Multiple sclerosis (MS) is a multifaceted disease of the central nervous system. We discovered that progressive MS patients have lower levels of apolipoprotein A-I (ApoA-I) in serum and plasma compared to healthy age-matched controls or relapsing remitting patients. Apolipoproteins play important roles in cholesterol transfer and lipid metabolism in the central nervous system. Our data indicate that ApoA-I levels decline with disease progression. Therefore increasing ApoA-I levels might be beneficial for MS patients. We examined the role of ApoA-I in a mouse model of MS - Experimental Autoimmune Encephalomyelitis (EAE). ApoA-I deficient female mice (C57Bl/6-Tg(ApoA1)1Rub/J) demonstrated a higher incidence and severity of the EAE in comparison to the wild type control mice (C57Bl/6J). EAE was accompanied by an increase in cytokines (INF-gamma, TNF-alpha, TGF-ß, IL-2, IL-23) and T cell differentiation into CD25+/Foxp3+ T cells in these animals. To further investigate the role of ApoA-I in MS, we have treated mice with GW3965, an orally active liver X receptor (LXR) agonist.
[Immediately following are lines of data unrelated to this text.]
Context: an optimization exercise on an open-source flow, tuned for small area. The choices shown serve that exercise and are no tape-out recipe. At most, simulation tests tie the RTL to the original design; equivalence was not proved. The clock port is modelled as an ideal driver, which makes a skipped or thinned clock tree look cheaper than it is; a real chip needs a root buffer or a tree. Power and IR drop assume default switching activity.

==> flow/design.v (excerpt) <==
module i4004_dec (
    input  wire        clk,
    input  wire        rst,           
    input  wire [7:0]  prog_byte,     
    input  wire [3:0]  din,           
    input  wire        test,          
    output wire [11:0] fetch_addr,    
    output wire        opcode_next,   
    output reg         ev_valid,      
    output reg         ev_write,      
    output wire [2:0]  ev_kind,       
    output wire [2:0]  ev_bank,       
    output wire [7:0]  ev_data,       
    output reg  [3:0]  acc,
    output reg         cy,
    output wire        fault
);
export LEC_CHECK = 0
export CAP_MARGIN = 20
export CORE_MARGIN = 2
export CORE_UTILIZATION = 65
export SLEW_MARGIN = 20
create_clock -name core_clock -period 10.0 [get_ports {clk}]
standard.sh (not shown) runs the stock make flow with config.mk's settings and CLKGATE_MAP_FILE= SYNTH_SCRIPT=/design/flow/synth_recipe.tcl, a recipe that flattens the netlist after the stock synthesis.
==> flow/flow/run.sh <==
#!/bin/bash
# Own layout flow: the standard flow (standard.sh) with three changes:
#  * synthesis maps the logic with an area-oriented ABC script (abc_area.script,
#    used in place of ORFS's abc_speed.script); everything else in synthesis,
#    including the registers, is the standard synthesis;
#  * the port buffers that global placement inserts are sky130_fd_sc_hd__buf_1;
#  * the clock tree is built by clock_tree.tcl (sourced before ORFS's CTS
#    step): the clock port drives one root clock buffer, which drives a few
#    clock buffers, each driving one balanced cluster of registers; the rest
#    of ORFS's CTS step (legalisation, timing repair) runs as usual.
# Each step's full output goes to a log file in this folder (and ORFS's own
# logs under orfs/logs).
set -euo pipefail
W=$(pwd)
mkdir -p sdir
cp -r "$FLOW_HOME"/scripts/. sdir/
cp flow/abc_area.script sdir/abc_speed.script
SCRIPTS_DIR="$W/sdir" bash standard.sh synth > synth.log 2>&1
export BUFFER_PORTS_ARGS="-buffer_cell sky130_fd_sc_hd__buf_1"
export PRE_CTS_TCL="$W/flow/clock_tree.tcl"
export CTS_M_N=7
export CTS_M_CAPF=1.25
export CTS_M_ROOT=sky130_fd_sc_hd__clkbuf_8
export CTS_M_BUF=sky130_fd_sc_hd__clkbuf_16
bash standard.sh > layout.log 2>&1
Other scripts of this flow, unchanged in this note and not shown: flow/flow/abc_area.script, flow/flow/clock_tree.tcl
Change:
--- a/flow/design.v
+++ b/flow/design.v
@@ -3,47 +3,51 @@
     input  wire        rst,           
     input  wire [7:0]  prog_byte,     
     input  wire [3:0]  din,           
     input  wire        test,          
     output wire [11:0] fetch_addr,    
     output wire        opcode_next,   
-    output reg         ev_valid,      
-    output reg         ev_write,      
+    output wire        ev_valid,      
+    output wire        ev_write,      
     output wire [2:0]  ev_kind,       
     output wire [2:0]  ev_bank,       
     output wire [7:0]  ev_data,       
     output reg  [3:0]  acc,
     output reg         cy,
     output wire        fault
 );
-    localparam PH_START = 3'b000;
-    localparam PH_FAULT = 3'b001;
-    localparam PH_FIM   = 3'b010;
-    localparam PH_FIN   = 3'b011;
-    localparam PH_JCN   = 3'b100;
-    localparam PH_ISZ   = 3'b101;
-    localparam PH_JUN   = 3'b110;
-    localparam PH_JMS   = 3'b111;
-    reg [2:0]  phase;
+    localparam PH_START = 4'b0000;
+    localparam PH_FAULT = 4'b0001;
+    localparam PH_SRC   = 4'b0010;
+    localparam PH_WR    = 4'b0011;
+    localparam PH_FIM   = 4'b1010;
+    localparam PH_FIN   = 4'b1011;
+    localparam PH_JCN   = 4'b1100;
+    localparam PH_ISZ   = 4'b1101;
+    localparam PH_JUN   = 4'b1110;
+    localparam PH_JMS   = 4'b1111;
+    reg [3:0]  phase;
     reg [3:0]  stash;
     reg [3:0]  ev_hi;              
     reg [11:0] pc;
     reg [3:0]  r [0:15];
     reg [11:0] stk [0:3];
     reg [7:0]  sp;                 
     reg [2:0]  bank;
     wire [3:0] opr = prog_byte[7:4];
     wire [3:0] opa = prog_byte[3:0];
-    wire ph_start = (phase == PH_START);
-    wire ph_pair  = (phase[2:1] == 2'b01);     
-    wire ph_fin   = (phase == PH_FIN);
-    wire ph_cond  = (phase[2:1] == 2'b10);     
-    wire ph_far   = (phase[2:1] == 2'b11);     
-    wire ph_jms   = (phase == PH_JMS);
-    assign fault       = (phase == PH_FAULT);
-    assign opcode_next = (phase[2:1] == 2'b00);
+    wire ph_start = !phase[3] && (phase[1] || !phase[0]);    
+    wire ph_pair  = phase[3] && (phase[2:1] == 2'b01);       
+    wire ph_fin   = phase[3] && (phase[2:0] == 3'b011);
+    wire ph_cond  = phase[3] && (phase[2:1] == 2'b10);       
+    wire ph_far   = phase[3] && (phase[2:1] == 2'b11);       
+    wire ph_jms   = phase[3] && (phase[2:0] == 3'b111);
+    assign fault       = !phase[3] && !phase[1] && phase[0];
+    assign opcode_next = !phase[3];
+    assign ev_valid    = !phase[3] && phase[1];
+    assign ev_write    = phase[0];
     assign fetch_addr  = {pc[11:8], ph_fin ? {r[0], r[1]} : pc[7:0]};
     function [11:0] inc12;
         input [11:0] x;
         input        ci;
         integer k;
         reg c;
@@ -114,22 +118,23 @@
     wire i_incr  = (opr[3:1] == 3'b011);       
     wire i_xch   = (opr == 4'hB);
     wire i_bbl   = (opr == 4'hC);
     wire i_dcl   = (prog_byte == 8'hFD);
     wire sp_nz   = (sp != 8'd0);
     wire [1:0] sp_m1 = {sp[1] ~^ sp[0], !sp[0]};
-    reg [2:0] ph_nx;
+    reg [3:0] ph_nx;
     always @(*) begin
         ph_nx = PH_START;
         if (fault) ph_nx = PH_FAULT;
         else if (ph_start) begin
             if (illegal) ph_nx = PH_FAULT;
             else case (opr)
                 4'h1: ph_nx = PH_JCN;
-                4'h2: ph_nx = opa[0] ? PH_START : PH_FIM;
+                4'h2: ph_nx = opa[0] ? PH_SRC : PH_FIM;
                 4'h3: ph_nx = opa[0] ? PH_START : PH_FIN;
+                4'hE: ph_nx = opa[3] ? PH_START : PH_WR;
                 4'h4: ph_nx = PH_JUN;
                 4'h5: ph_nx = PH_JMS;
                 4'h7: ph_nx = PH_ISZ;
                 default: ph_nx = PH_START;
             endcase
         end
@@ -139,14 +144,12 @@
         else     phase <= ph_nx;
     end
     wire st_rd = !opr[3] && opr[1] && (opr[2] || (!opr[0] && opa[0]));
     always @(posedge clk) begin
         stash    <= st_rd ? rd : opa;
         ev_hi    <= rd_e;
-        ev_write <= opr[3];
-        ev_valid <= !rst && ph_start && (i_src || i_wr);
     end
     assign ev_kind = ev_write ? stash[2:0] : 3'd0;
     assign ev_data = ev_write ? {4'd0, acc} : {ev_hi, stash};
     assign ev_bank = bank;
     wire isz_nz   = (stash != 4'hF);
     wire jcn_take = ((stash[2] && acc == 4'd0) || (stash[1] && cy) || (stash[0] && !test)) ^ stash[3];
What happened: First-iteration DRC count fell by 23%. Cell area went up by 0.41%. Total power went down by 3.1%. Via count shrinks by 1.9%. Global-route usage is lower by 2.9 points. Sequential cell count shrinks by 1.
The RTL of the second run of this note was laid out without a check of its function. In every run of this note, the design's own scripts or RTL, not TritonCTS, make the clock network.

## re-timing with driven ports
No port has a modelled driver above. Below, the same layouts with a new extraction and two added sets of constraints. Step 1, drivers: a clkbuf_16 drives clk and a buf_2 each remaining input, both assumed. Step 2 times the ports against the registers' clock, not the clock port: input delays grow and output delays shrink by t, the midpoint of the rising clock arrivals with the driver on. Slacks: ideal ports / drivers / drivers and shift; pairs: ideal ports / drivers.
run | t, ns | setup WS [ns] | clock arrival spread, ns | pins driven straight from the clock port
the first run | 0.457 | 3.505 / 3.515 / 3.058 | 0.028 / 0.028 | 1
the second run | 0.452 | 3.226 / 3.233 / 2.782 | 0.030 / 0.031 | 1
After both steps every run listed still meets setup and hold. For the first run, which loses most, drivers alone change the setup slack by +0.010 ns; drivers and shift together by -0.447 ns.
The LXR form heterodimers with retinoid X receptor (RXR) and are important regulators of lipid metabolism. We found that mice treated with GW3965 had a lower disease incidence, EAE scores and cytokine expression compared to mice with regular EAE. Variation of ApoA-I levels correlated with disease incidence and severity. Our studies indicate that LXR activation resulted in increased ApoA-I production in the liver and in the spinal cord of experimental animals. Further investigation into the mechanisms of ApoA-I formation and disease-associated loss might lead to novel therapies in MS.